Physiological and biochemical mechanisms leading to blossom-end rot in greenhouse-grown peppers, irrigated with saline solution

Blossom-end rot (BER) is a fruit physiological disorder that occurs under salinity stress and is known to be associated with impairment of calcium translocation to the fruit tip. In the present study we investigated the possibility that oxidative stress is part of the causative mechanism of BER in pepper (Capsicum annuum L.). Pepper plants of two cultivars; ('Silica', not sensitive to BER and '107', sensitive) were grown in a greenhouse and irrigated with nutrient solution made up with either desalinated water (control - E.C 1.9), or saline water (salinity - E.C. 3.7-7.0). Irrigation was applied by a circulation system. BER symptoms were observed in '107' throughout the experiment while in 'Selica' the amount of BER was minimal.
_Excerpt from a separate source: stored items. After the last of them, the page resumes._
===== src/rtl/core/obb_pkg.sv =====
`timescale 1ns / 1ps
// ----------------------------------------------------------------------------
// obb_pkg
// Shared constants for the orthonormal basis builder core.
// ----------------------------------------------------------------------------
package obb_pkg;

    localparam int DATA_WIDTH = 32;
    localparam int IN_FRAC    = 16;
    localparam int MUL_CHUNK  = 24;

endpackage


===== src/rtl/core/obb_mul.sv =====
`timescale 1ns / 1ps
// ----------------------------------------------------------------------------
// obb_mul
// Pipelined signed multiplier built from chunk products, summed row by row.
// The pipeline advances only while ce is high.
// ----------------------------------------------------------------------------
module obb_mul #(
    parameter int AW    = obb_pkg::DATA_WIDTH,
    parameter int BW    = obb_pkg::DATA_WIDTH,
    parameter int CHUNK = obb_pkg::MUL_CHUNK
) (
    input  logic                 aclk,
    input  logic                 ce,
    input  logic [AW-1:0]        a,
    input  logic [BW-1:0]        b,
    output logic [AW+BW-1:0]     p
);

    localparam int NA  = (AW + CHUNK - 1) / CHUNK;
    localparam int NB  = (BW + CHUNK - 1) / CHUNK;
    localparam int PRW = (NA + NB) * CHUNK;

    logic [AW-1:0]         abs_a;
    logic [BW-1:0]         abs_b;
    logic [NA*CHUNK-1:0]   ma_reg;
    logic [NB*CHUNK-1:0]   mb_reg;
    logic [2*CHUNK-1:0]    prod_reg [NA][NB];
    logic [PRW-1:0]        row_e [NA];
    logic [PRW-1:0]        row_o [NA];
    logic [PRW-1:0]        rd_reg [NA][NA];
    logic                  neg_reg [NA+2];

    always_comb begin
        abs_a = a[AW-1] ? AW'(-$signed(a)) : a;
        abs_b = b[BW-1] ? BW'(-$signed(b)) : b;
    end

    // rows of chunk products, even and odd columns never overlap
    always_comb begin
        for (int m = 0; m < NA; m++) begin
            row_e[m] = '0;
            row_o[m] = '0;
            for (int j = 0; j < NB; j++) begin
                if (j % 2 == 0) begin
                    row_e[m][(m+j)*CHUNK +: 2*CHUNK] = prod_reg[m][j];
                end else begin
                    row_o[m][(m+j)*CHUNK +: 2*CHUNK] = prod_reg[m][j];
                end
            end
        end
    end

    always_ff @(posedge aclk) begin
        if (ce) begin
            ma_reg     <= (NA*CHUNK)'(abs_a);
            mb_reg     <= (NB*CHUNK)'(abs_b);
            neg_reg[0] <= a[AW-1] ^ b[BW-1];
            for (int i = 0; i < NA; i++) begin
                for (int j = 0; j < NB; j++) begin
                    prod_reg[i][j] <= ma_reg[i*CHUNK +: CHUNK] * mb_reg[j*CHUNK +: CHUNK];
                end
            end
            for (int k = 1; k < NA + 2; k++) begin
                neg_reg[k] <= neg_reg[k-1];
            end
            for (int m = 0; m < NA; m++) begin
                rd_reg[0][m] <= row_e[m] + row_o[m];
            end
            for (int k = 1; k < NA; k++) begin
                rd_reg[k][0] <= rd_reg[k-1][0] + rd_reg[k-1][k];
                for (int m = 1; m < NA; m++) begin
                    rd_reg[k][m] <= rd_reg[k-1][m];
                end
            end
            p <= (AW+BW)'(neg_reg[NA+1] ? -rd_reg[NA-1][0] : rd_reg[NA-1][0]);
        end
    end

endmodule


===== config.mk =====
export PLATFORM = sky130hd
export DESIGN_NAME = obb_mul
export DESIGN_NICKNAME = d
export VERILOG_FILES = /design/src/rtl/core/obb_pkg.sv /design/src/rtl/core/obb_mul.sv
export SDC_FILE = /design/constraint.sdc
export NUM_CORES = 2
export LEC_CHECK = 0
export ABC_AREA = 1
export BUFFER_PORTS_ARGS = -buffer_cell sky130_fd_sc_hd__buf_2
export CAP_MARGIN = 15
export CELL_PAD_IN_SITES_DETAIL_PLACEMENT = 0
export CELL_PAD_IN_SITES_GLOBAL_PLACEMENT = 1
export CORE_ASPECT_RATIO = 1.75
export CORE_MARGIN = 1.5
export CORE_UTILIZATION = 44
export CTS_BUF_LIST = sky130_fd_sc_hd__clkbuf_4
export DETAILED_ROUTE_END_ITERATION = 8
export PLACE_DENSITY = 0.87
export SYNTH_ARGS = -nofsm -noshare
export SYNTH_HDL_FRONTEND = slang
export SYNTH_SLANG_ARGS = --single-unit

===== constraint.sdc =====
create_clock -name aclk -period 13.3 [get_ports aclk]
set_input_delay 3.99 -clock aclk [delete_from_list [all_inputs] [get_ports aclk]]
set_output_delay 3.99 -clock aclk [all_outputs]
set_load 0.05 [all_outputs]

* Yosys cells after proc, flatten, opt, wreduce, memory -nomap -nowiden *
Memory sizes are Yosys's and may differ from the RTL's.
Index checks and enable logic that the tools add are counted.

cells by class
  add/subtract/negate cells = 6
  multipliers = 4
  multiplexer cells = 5
  bitwise logic cells = 1

operator list
  cell                          count
  adder 72 x 96 -> 96 bit       1
  adder 96 bit                  1
  adder 48 x 72 -> 73 bit       1
  2-to-1 mux 64 bit             1
  negation 32 bit               2
  negation 64 bit               1
  2-to-1 mux 31 bit             2
  multiplier 24 x 24 -> 48 bit  1
  multiplier 24 x 8 -> 32 bit   1
  multiplier 8 x 24 -> 32 bit   1
  multiplier 8 x 8 -> 16 bit    1
  2-to-1 mux 1 bit              2
  bitwise XOR 1 bit             1

word-level totals
  flip-flop bits (word level) = 128
  bits in writable memories = 548
  bits of input ports = 66
  output and inout bits = 64
  word-level logic and storage cells = 24
  memories = 3

memories
  name      depth  width  rd ports  clocked after Yosys merged registers in  wr ports  RTL line       RTL
  rd_reg    2      192    2         0                                        2         obb_mul.sv:30  logic [PRW-1:0] rd_reg [NA][NA];
  prod_reg  2      80     2         0                                        2         obb_mul.sv:27  logic [2*CHUNK-1:0] prod_reg [NA][NB];
  neg_reg   4      1      4         0                                        4         obb_mul.sv:31  logic neg_reg [NA+2];

* Logic depth before layout (Yosys ltp) *
An unclocked memory read counts as a cell.

  word-level depth = 3
  gate-level depth with buffers = 29
  mapped depth without buffers = 28

* Worst setup path before layout *
Ideal clock, no wire load.

  path kind = register -> register
  start point = register mb_reg[3]
  end point = memory prod_reg[0][65] (netlist bit) (data pin)
  data arrival time = 5,650 ps
  path slack = 7,398 ps
  cell stages (with the launch flop) = 27
  path buffers = 1
  period minus slack after synthesis = 5,902 ps
  cells stage by stage = edfxtp_1 -> clkbuf_1 -> nand2_1 -> fa_1 -> inv_1 -> fa_1 -> inv_1 -> fa_1 -> inv_1 -> fa_1 -> inv_1 -> fa_1 -> inv_1 -> fa_1 -> inv_1 -> fa_1 -> inv_1 -> ha_1 -> nand2_1 -> nor2_1 -> nand2_1 -> nor2_1 -> nand2_1 -> nand3_1 -> nand2_1 -> nand3_1 -> nand2_1

RTL lines
  element                 RTL line       RTL
  from (decl)             obb_mul.sv:26  logic [NB*CHUNK-1:0] mb_reg;
  from (signal assigned)  obb_mul.sv:56  mb_reg <= (NB*CHUNK)'(abs_b);
  to (decl)               obb_mul.sv:27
BER occurrence was significantly increased under salinity in the sensitive but not in the insensitive cultivar. The fruit calcium concentration in both sensitive and resistant cultivars was not changed by salinity. The oxidative stress-related enzymatic activities in the fruit were dependent on the fruit developmental stage. Under salinity, oxygen radical and hydrogen peroxide production, and NAD(P)H oxidase activity were all enhanced at the most sensitive developmental stage. In contrast, the anti-oxidative activities of superoxide dismutase (SOD) and catalase were not affected by salinity. The results suggest that generation and scavenging of oxygen free radicals may be part of the mechanism that leads to the appearance of BER symptoms in pepper fruits under saline conditions. We suggest that measures to alleviate oxidative stress in greenhouses would reduce the risks of blossom-end rot in peppers.